Milestones can be happy occasions to celebrate or they can be poignant times of reflection. There have been many significant milestones reached in the last couple of months during this ongoing pandemic we have been facing. Over 100,000 deaths in the UK (sadly now over 120,000) and over 2.5 Million deaths worldwide. These have been very sad times, which have impacted so many people. I don’t know about you, but I have been heartened and encouraged to hear about the significant numbers of people who have already received their first dose of the vaccine!

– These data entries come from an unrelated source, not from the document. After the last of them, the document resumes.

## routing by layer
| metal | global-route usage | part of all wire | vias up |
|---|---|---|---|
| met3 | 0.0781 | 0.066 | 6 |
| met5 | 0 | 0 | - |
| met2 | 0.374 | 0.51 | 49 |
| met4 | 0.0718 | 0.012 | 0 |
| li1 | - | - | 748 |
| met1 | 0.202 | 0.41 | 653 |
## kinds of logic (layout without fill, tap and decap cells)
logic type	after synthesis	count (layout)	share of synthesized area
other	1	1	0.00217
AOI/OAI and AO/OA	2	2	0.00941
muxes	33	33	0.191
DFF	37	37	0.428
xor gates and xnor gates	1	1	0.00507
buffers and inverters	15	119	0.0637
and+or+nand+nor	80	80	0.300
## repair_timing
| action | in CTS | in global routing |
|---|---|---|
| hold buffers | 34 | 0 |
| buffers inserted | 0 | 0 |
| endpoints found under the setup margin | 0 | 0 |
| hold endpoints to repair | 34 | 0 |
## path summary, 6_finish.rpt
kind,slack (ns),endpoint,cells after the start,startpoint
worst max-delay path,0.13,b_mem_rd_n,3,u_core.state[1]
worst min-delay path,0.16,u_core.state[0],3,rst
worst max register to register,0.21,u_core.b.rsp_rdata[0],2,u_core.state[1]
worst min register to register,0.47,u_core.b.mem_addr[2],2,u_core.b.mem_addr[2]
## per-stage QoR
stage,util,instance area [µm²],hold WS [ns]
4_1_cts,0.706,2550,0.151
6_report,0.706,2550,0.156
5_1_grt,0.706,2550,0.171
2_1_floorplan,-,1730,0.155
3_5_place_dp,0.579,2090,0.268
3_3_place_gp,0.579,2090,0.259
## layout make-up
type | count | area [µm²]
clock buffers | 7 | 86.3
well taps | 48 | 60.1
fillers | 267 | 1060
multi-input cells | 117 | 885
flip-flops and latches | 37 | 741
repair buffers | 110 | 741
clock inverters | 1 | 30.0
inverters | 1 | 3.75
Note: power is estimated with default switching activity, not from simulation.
## src/rtl/aes_pkg.sv

```systemverilog
`default_nettype none
// ============================================================================
// Module  : aes_pkg
// Brief   : Shared AES datapath constants, block/word types and the helper
//           that selects one 32-bit word out of a 128-bit block.
// Revision: 1.0 - initial release
// ============================================================================
package aes_pkg;

  localparam int AES_BLK_W         = 128;
  localparam int AES_WORD_W        = 32;
  localparam int AES_WORDS_PER_BLK = 4;
  localparam int AES_IDX_W         = 2;

  typedef logic [AES_BLK_W-1:0]  aes_block_t;
  typedef logic [AES_WORD_W-1:0] aes_word_t;
  typedef logic [AES_IDX_W-1:0]  aes_idx_t;

  // Word 0 is the most-significant word of the block.
  function automatic aes_word_t aes_word_sel(input aes_block_t blk, input aes_idx_t idx);
    aes_word_t w;
    case (idx)
      2'd0:    w = blk[127:96];
      2'd1:    w = blk[95:64];
      2'd2:    w = blk[63:32];
      default: w = blk[31:0];
    endcase
    return w;
  endfunction

endpackage
`default_nettype wire

```

## src/rtl/aes_blk_fifo.sv

```systemverilog
`default_nettype none
// ============================================================================
// Module  : aes_blk_fifo
// Brief   : DEPTH x 128-bit circular buffer with push/pop/flush and
//           occupancy count. Head entry is presented combinationally.
//           Callers never push when full nor pop when empty.
// Revision: 1.0 - initial release
// ============================================================================
module aes_blk_fifo
  import aes_pkg::*;
#(
  parameter int DEPTH = 4,
  parameter int CNT_W = $clog2(DEPTH) + 1
) (
  input  logic             iClk,
  input  logic             iReset_n,
  input  logic             iPush,
  input  logic             iPop,
  input  logic             iFlush,
  input  aes_block_t       iWrData,
  output aes_block_t       oRdData,
  output logic [CNT_W-1:0] oCount,
  output logic             oFull,
  output logic             oEmpty
);

  localparam int PTR_W = $clog2(DEPTH);

  logic [PTR_W-1:0] wr_ptr_q, wr_ptr_d;
  logic [PTR_W-1:0] rd_ptr_q, rd_ptr_d;
  logic [CNT_W-1:0] count_q,  count_d;
  aes_block_t       mem_q [DEPTH];
  aes_block_t       mem_d [DEPTH];

  // Pointer and count update; power-of-two depth lets the pointers wrap naturally.
  always_comb begin
    wr_ptr_d = wr_ptr_q;
    rd_ptr_d = rd_ptr_q;
    count_d  = count_q;
    if (iFlush) begin
      wr_ptr_d = '0;
      rd_ptr_d = '0;
      count_d  = '0;
    end else begin
      if (iPush) wr_ptr_d = wr_ptr_q + PTR_W'(1);
      if (iPop)  rd_ptr_d = rd_ptr_q + PTR_W'(1);
      case ({iPush, iPop})
        2'b10:   count_d = count_q + CNT_W'(1);
        2'b01:   count_d = count_q - CNT_W'(1);
        default: count_d = count_q;
      endcase
    end
  end

  // Storage write; flush leaves contents alone since the count masks them.
  always_comb begin
    mem_d = mem_q;
    if (iPush && !iFlush) mem_d[wr_ptr_q] = iWrData;
  end

  // Control state register.
  always_ff @(posedge iClk or negedge iReset_n) begin
    if (!iReset_n) begin
      wr_ptr_q <= '0;
      rd_ptr_q <= '0;
      count_q  <= '0;
    end else begin
      wr_ptr_q <= wr_ptr_d;
      rd_ptr_q <= rd_ptr_d;
      count_q  <= count_d;
    end
  end

  // Data storage register, no reset needed: never visible while unoccupied.
  always_ff @(posedge iClk) begin
    mem_q <= mem_d;
  end

  assign oRdData = mem_q[rd_ptr_q];
  assign oCount  = count_q;
  assign oFull   = (count_q == CNT_W'(DEPTH));
  assign oEmpty  = (count_q == '0);

endmodule
`default_nettype wire

```

## src/rtl/aes_ct_unpacker.sv

```systemverilog
`default_nettype none
// ============================================================================
// Module  : aes_ct_unpacker
// Brief   : Captures AES ciphertext blocks on the rising edge of the core's
//           done level, buffers DEPTH blocks and streams them as 32-bit
//           words (MSW first) on a show-ahead valid/ready interface.
//           Optional macro AES_CT_OVF_CNT_EN adds oOvfCount, a saturating
//           8-bit count of dropped blocks.
// Revision: 1.0 - initial release
// ============================================================================
module aes_ct_unpacker
  import aes_pkg::*;
#(
  parameter int DEPTH = 4,
  parameter int CNT_W = $clog2(DEPTH) + 1
) (
  input  logic             iClk,
  input  logic             iReset_n,
  input  logic             iBlkValid,
  input  logic [127:0]     iBlkData,
  input  logic             iFlush,
  output logic             oWordValid,
  output logic [31:0]      oWordData,
  output logic             oWordLast,
  input  logic             iWordReady,
  output logic [CNT_W-1:0] oCount,
  output logic             oEmpty,
  output logic             oFull,
  output logic             oOverflow
`ifdef AES_CT_OVF_CNT_EN
  ,
  output logic [7:0]       oOvfCount
`endif
);

  localparam aes_idx_t LAST_IDX = AES_IDX_W'(AES_WORDS_PER_BLK - 1);

  logic       blk_valid_q, blk_valid_d;
  aes_idx_t   idx_q,       idx_d;
  logic       ovf_q,       ovf_d;

  logic       blk_rise;
  logic       do_push;
  logic       do_drop;
  logic       do_xfer;
  logic       do_pop;
  aes_block_t head_blk;
  logic       fifo_full;
  logic       fifo_empty;

  aes_blk_fifo #(
    .DEPTH (DEPTH),
    .CNT_W (CNT_W)
  ) u_fifo (
    .iClk     (iClk),
    .iReset_n (iReset_n),
    .iPush    (do_push),
    .iPop     (do_pop),
    .iFlush   (iFlush),
    .iWrData  (iBlkData),
    .oRdData  (head_blk),
    .oCount   (oCount),
    .oFull    (fifo_full),
    .oEmpty   (fifo_empty)
  );

  // Push/pop decisions; fullness is the registered count, so a pop in the
  // same cycle never rescues an incoming block.
  always_comb begin
    blk_rise = iBlkValid && !blk_valid_q;
    do_push  = blk_rise && !fifo_full && !iFlush;
    do_drop  = blk_rise &&  fifo_full && !iFlush;
    do_xfer  = !fifo_empty && iWordReady;
    do_pop   = do_xfer && (idx_q == LAST_IDX) && !iFlush;
  end

  // Edge-detect, word index and sticky overflow next-state.
  always_comb begin
    blk_valid_d = iBlkValid;
    idx_d       = idx_q;
    ovf_d       = ovf_q;
    if (iFlush) begin
      idx_d = '0;
      ovf_d = 1'b0;
    end else begin
      if (do_xfer) idx_d = idx_q + AES_IDX_W'(1);
      if (do_drop) ovf_d = 1'b1;
    end
  end

  // Top-level state register.
  always_ff @(posedge iClk or negedge iReset_n) begin
    if (!iReset_n) begin
      blk_valid_q <= 1'b0;
      idx_q       <= '0;
      ovf_q       <= 1'b0;
    end else begin
      blk_valid_q <= blk_valid_d;
      idx_q       <= idx_d;
      ovf_q       <= ovf_d;
    end
  end

`ifdef AES_CT_OVF_CNT_EN
  logic [7:0] ovf_cnt_q, ovf_cnt_d;

  // Saturating dropped-block counter, stepped by the same event as the flag.
  always_comb begin
    ovf_cnt_d = ovf_cnt_q;
    if (iFlush)                            ovf_cnt_d = '0;
    else if (do_drop && ovf_cnt_q != 8'hFF) ovf_cnt_d = ovf_cnt_q + 8'd1;
  end

  // Dropped-block counter register.
  always_ff @(posedge iClk or negedge iReset_n) begin
    if (!iReset_n) ovf_cnt_q <= '0;
    else           ovf_cnt_q <= ovf_cnt_d;
  end

  assign oOvfCount = ovf_cnt_q;
`endif

  // Show-ahead outputs; data is forced to zero when nothing is held.
  assign oWordValid = !fifo_empty;
  assign oWordData  = fifo_empty ? '0 : aes_word_sel(head_blk, idx_q);
  assign oWordLast  = !fifo_empty && (idx_q == LAST_IDX);
  assign oEmpty     = fifo_empty;
  assign oFull      = fifo_full;
  assign oOverflow  = ovf_q;

endmodule
`default_nettype wire

```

This month we hit the milestone of one year since the start of the first Lockdown and the significant changes to all our lives. And, as Christians, how we journey together as a community of believers, what that looks like now and what that might look like in the future. In another article for March, Martin shares some of his reflections on the past year.
I’ve been reminded recently that throughout scripture significant milestones were also marked and celebrated/commemorated. I’ve also been thinking about the passage in Joshua where the people of Israel are told to gather 12 large stones to take across the Jordan with them to remember this significant event in the life of God’s people:
When the whole nation had finished crossing the Jordan, the Lord said to Joshua, ‘Choose twelve men from among the people, one from each tribe, and tell them to take up twelve stones from the middle of the Jordan, from right where the priests are standing, and carry them over with you and put them down at the place where you stay tonight.’
In the future, when your children ask you, “What do these stones mean?” tell them that the flow of the Jordan was cut off before the ark of the covenant of the Lord. When it crossed the Jordan, the waters of the Jordan were cut off. These stones are to be a memorial to the people of Israel for ever.’
Joshua 4:1-3; 6-7 NIVUK
As we head through March, we think of the festival of Passover when the people of Israel remembered God saving his people from the Egyptians. And of course, we remember the momentous milestone of Jesus’s death and resurrection, when we celebrate at Easter what God has done for us.